*** EXTRACTED DATA ***
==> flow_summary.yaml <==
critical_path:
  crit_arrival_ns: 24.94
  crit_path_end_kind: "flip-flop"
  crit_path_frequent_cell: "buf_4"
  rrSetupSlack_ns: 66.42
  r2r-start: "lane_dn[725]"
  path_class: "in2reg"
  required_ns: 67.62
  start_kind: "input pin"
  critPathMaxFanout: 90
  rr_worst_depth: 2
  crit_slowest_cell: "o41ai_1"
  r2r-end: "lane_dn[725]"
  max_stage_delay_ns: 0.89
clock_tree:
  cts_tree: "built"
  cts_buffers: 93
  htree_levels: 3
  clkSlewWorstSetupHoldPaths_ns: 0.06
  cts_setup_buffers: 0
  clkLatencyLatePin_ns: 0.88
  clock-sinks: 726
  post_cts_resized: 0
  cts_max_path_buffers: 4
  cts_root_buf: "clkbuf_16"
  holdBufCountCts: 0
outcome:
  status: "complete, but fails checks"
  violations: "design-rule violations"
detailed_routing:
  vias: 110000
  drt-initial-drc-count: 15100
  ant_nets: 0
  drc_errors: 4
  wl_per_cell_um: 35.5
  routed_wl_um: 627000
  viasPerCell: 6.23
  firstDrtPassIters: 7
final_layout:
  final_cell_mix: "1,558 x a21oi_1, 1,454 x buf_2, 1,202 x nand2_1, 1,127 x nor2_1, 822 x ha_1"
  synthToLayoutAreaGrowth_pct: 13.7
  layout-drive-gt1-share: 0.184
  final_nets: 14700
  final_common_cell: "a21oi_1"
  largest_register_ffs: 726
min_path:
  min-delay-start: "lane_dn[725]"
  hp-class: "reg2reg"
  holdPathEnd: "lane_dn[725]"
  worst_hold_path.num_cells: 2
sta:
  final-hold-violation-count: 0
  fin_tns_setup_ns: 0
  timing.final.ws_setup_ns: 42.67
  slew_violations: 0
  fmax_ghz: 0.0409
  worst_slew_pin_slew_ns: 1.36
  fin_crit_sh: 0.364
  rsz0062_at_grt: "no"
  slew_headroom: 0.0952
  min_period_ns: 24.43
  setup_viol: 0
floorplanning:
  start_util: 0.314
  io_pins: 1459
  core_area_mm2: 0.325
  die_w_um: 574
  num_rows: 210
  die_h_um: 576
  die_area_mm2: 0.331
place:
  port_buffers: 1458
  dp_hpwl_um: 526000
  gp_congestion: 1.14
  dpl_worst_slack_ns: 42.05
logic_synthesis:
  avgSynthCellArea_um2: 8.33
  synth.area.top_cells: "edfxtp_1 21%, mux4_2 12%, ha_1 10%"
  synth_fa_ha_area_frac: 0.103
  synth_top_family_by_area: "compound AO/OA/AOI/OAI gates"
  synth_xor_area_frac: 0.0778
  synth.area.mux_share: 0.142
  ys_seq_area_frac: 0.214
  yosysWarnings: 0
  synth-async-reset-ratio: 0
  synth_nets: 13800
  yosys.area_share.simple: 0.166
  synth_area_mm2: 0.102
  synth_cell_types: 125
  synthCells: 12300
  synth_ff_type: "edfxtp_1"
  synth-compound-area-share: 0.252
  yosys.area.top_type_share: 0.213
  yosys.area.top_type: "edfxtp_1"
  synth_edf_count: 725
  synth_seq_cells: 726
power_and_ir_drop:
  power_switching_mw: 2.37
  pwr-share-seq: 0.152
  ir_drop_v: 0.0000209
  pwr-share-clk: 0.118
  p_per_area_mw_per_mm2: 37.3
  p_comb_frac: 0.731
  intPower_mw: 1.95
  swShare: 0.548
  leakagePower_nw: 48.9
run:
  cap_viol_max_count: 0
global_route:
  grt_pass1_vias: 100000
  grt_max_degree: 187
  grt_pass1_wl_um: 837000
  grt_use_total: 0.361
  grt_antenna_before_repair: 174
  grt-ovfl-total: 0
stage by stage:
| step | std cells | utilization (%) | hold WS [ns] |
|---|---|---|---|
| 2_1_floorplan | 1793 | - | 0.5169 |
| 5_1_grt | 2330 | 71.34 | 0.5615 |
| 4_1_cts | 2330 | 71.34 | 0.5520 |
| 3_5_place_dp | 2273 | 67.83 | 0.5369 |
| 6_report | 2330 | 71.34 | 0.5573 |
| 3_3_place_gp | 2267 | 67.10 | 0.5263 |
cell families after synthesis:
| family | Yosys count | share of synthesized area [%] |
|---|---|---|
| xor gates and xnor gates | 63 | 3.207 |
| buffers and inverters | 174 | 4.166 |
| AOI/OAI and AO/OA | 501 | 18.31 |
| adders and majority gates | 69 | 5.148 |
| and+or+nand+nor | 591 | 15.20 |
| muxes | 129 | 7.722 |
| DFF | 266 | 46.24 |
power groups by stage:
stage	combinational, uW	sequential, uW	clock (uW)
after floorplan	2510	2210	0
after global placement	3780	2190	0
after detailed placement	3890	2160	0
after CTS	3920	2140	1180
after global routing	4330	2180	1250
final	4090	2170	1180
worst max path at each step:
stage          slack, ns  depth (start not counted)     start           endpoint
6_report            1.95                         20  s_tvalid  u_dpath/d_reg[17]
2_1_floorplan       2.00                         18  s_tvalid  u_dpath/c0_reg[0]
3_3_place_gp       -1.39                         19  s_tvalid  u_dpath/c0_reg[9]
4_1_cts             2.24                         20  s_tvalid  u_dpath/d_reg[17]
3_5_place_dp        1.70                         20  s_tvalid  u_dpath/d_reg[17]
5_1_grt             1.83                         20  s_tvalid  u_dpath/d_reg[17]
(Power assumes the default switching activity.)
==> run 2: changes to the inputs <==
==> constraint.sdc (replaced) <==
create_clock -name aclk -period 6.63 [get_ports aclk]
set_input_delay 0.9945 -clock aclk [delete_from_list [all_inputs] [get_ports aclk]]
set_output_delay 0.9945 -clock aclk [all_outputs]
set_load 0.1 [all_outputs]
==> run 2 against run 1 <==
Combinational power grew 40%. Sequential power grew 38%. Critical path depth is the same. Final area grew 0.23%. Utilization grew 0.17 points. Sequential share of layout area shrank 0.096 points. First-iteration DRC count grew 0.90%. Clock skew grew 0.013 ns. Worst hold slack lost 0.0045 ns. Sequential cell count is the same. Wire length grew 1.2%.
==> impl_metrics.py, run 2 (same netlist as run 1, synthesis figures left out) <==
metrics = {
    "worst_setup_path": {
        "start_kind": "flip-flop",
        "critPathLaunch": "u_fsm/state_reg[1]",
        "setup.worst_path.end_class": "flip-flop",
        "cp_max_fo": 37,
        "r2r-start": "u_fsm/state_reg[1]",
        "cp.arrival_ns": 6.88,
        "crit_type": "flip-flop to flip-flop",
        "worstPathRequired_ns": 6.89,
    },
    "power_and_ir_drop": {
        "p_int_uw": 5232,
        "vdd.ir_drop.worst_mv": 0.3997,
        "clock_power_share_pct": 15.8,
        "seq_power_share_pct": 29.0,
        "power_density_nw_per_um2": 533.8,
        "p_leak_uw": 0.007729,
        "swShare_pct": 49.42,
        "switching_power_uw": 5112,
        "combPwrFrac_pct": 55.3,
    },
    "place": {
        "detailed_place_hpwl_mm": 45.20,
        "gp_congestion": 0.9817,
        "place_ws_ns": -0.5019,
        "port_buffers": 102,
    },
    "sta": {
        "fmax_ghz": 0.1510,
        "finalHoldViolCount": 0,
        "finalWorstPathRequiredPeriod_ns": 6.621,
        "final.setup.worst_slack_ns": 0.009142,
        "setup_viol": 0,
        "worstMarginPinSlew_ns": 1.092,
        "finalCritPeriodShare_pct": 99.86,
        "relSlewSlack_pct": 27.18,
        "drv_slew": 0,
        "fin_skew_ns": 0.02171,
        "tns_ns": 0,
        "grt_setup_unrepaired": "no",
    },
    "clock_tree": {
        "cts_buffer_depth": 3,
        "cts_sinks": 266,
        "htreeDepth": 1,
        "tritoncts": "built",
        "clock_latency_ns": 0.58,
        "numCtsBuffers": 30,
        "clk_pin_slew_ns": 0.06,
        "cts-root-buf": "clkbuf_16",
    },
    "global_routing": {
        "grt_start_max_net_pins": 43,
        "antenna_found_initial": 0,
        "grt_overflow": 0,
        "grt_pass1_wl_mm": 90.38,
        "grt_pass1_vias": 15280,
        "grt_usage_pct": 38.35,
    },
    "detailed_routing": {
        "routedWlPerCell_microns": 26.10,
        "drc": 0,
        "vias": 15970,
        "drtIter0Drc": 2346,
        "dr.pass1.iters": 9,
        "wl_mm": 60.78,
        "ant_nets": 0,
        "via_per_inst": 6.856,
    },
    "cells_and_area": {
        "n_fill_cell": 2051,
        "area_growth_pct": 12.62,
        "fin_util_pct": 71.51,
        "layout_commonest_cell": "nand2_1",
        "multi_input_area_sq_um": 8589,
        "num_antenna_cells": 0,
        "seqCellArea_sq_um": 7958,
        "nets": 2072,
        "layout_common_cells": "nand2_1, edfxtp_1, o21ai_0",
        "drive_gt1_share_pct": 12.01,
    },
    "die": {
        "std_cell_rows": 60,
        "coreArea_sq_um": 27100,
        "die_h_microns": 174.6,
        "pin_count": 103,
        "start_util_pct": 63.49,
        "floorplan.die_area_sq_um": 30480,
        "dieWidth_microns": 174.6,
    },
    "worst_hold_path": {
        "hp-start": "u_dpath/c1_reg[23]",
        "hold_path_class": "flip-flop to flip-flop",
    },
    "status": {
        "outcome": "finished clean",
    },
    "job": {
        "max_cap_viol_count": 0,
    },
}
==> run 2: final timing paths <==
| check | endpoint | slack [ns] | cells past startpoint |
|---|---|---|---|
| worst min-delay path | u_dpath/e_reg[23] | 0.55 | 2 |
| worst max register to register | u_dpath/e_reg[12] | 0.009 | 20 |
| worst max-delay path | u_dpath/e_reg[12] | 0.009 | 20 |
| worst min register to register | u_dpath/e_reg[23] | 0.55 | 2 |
## config.mk

```make
export PLATFORM = sky130hd
export DESIGN_NAME = random_interval_pulse_generator
export DESIGN_NICKNAME = d
export VERILOG_FILES = /design/src/sv/rip_pkg.sv /design/src/sv/random_interval_pulse_generator.sv /design/src/sv/rip_remainder.sv /design/src/sv/rip_lcg.sv
export VERILOG_INCLUDE_DIRS = /design/src /design/src/sv
export SDC_FILE = /design/constraint.sdc
export NUM_CORES = 1
export LEC_CHECK = 0
export BUFFER_PORTS_ARGS = -buffer_cell sky130_fd_sc_hd__clkbuf_2
export CORE_UTILIZATION = 35
export DETAILED_ROUTE_END_ITERATION = 12
export PLACE_DENSITY = 0.56
export SYNTH_ARGS = -nofsm -noshare
export SYNTH_HDL_FRONTEND = slang
export SYNTH_SLANG_ARGS = --single-unit
```

## constraint.sdc

```tcl
create_clock -name i_clk -period 8.22 [get_ports i_clk]
set_input_delay 0.411 -clock i_clk [delete_from_list [all_inputs] [get_ports i_clk]]
set_output_delay 0.411 -clock i_clk [all_outputs]
set_load 0.03 [all_outputs]
```
===== src/rtl/core/bpr_pkg.sv =====
// Shared types and constants for the binomial Pascal-row core.
// Used by bpr_ctrl, bpr_datapath and the top level; no dependencies.
package bpr_pkg;

  localparam int unsigned MAX_N     = 1023;
  localparam int unsigned MAX_R     = 1023;
  localparam int unsigned CNT_W     = 10;
  localparam int unsigned MOD_W     = 31;
  localparam int unsigned ROW_DEPTH = MAX_R + 1;
  localparam int unsigned ADDR_W    = $clog2(ROW_DEPTH);

  localparam logic [MOD_W-1:0] MODULUS_RESET = 31'd1000000007;

  typedef enum logic [1:0] {
    RES_ZERO,
    RES_ONE,
    RES_MEM
  } res_sel_e;

  typedef struct packed {
    logic     load;
    logic     init_wr;
    logic     row_begin;
    logic     row_read;
    logic     row_active;
    logic     next_row;
    logic     fetch;
    logic     res_load;
    res_sel_e res_sel;
  } dp_cmd_t;

  typedef struct packed {
    logic trivial_zero;
    logic trivial_one;
    logic init_last;
    logic j_one;
    logic row_last;
    logic out_free;
  } dp_status_t;

endpackage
*** End of EXTRACTED DATA ***
→ WHAT IS EXPECTED
Your task is to quote, without any alteration, the lines running from the top of the records to the line that holds "cts_buffers: 93", both included.

→ RESPONSE TO THIS EXERCISE
==> flow_summary.yaml <==
critical_path:
  crit_arrival_ns: 24.94
  crit_path_end_kind: "flip-flop"
  crit_path_frequent_cell: "buf_4"
  rrSetupSlack_ns: 66.42
  r2r-start: "lane_dn[725]"
  path_class: "in2reg"
  required_ns: 67.62
  start_kind: "input pin"
  critPathMaxFanout: 90
  rr_worst_depth: 2
  crit_slowest_cell: "o41ai_1"
  r2r-end: "lane_dn[725]"
  max_stage_delay_ns: 0.89
clock_tree:
  cts_tree: "built"
  cts_buffers: 93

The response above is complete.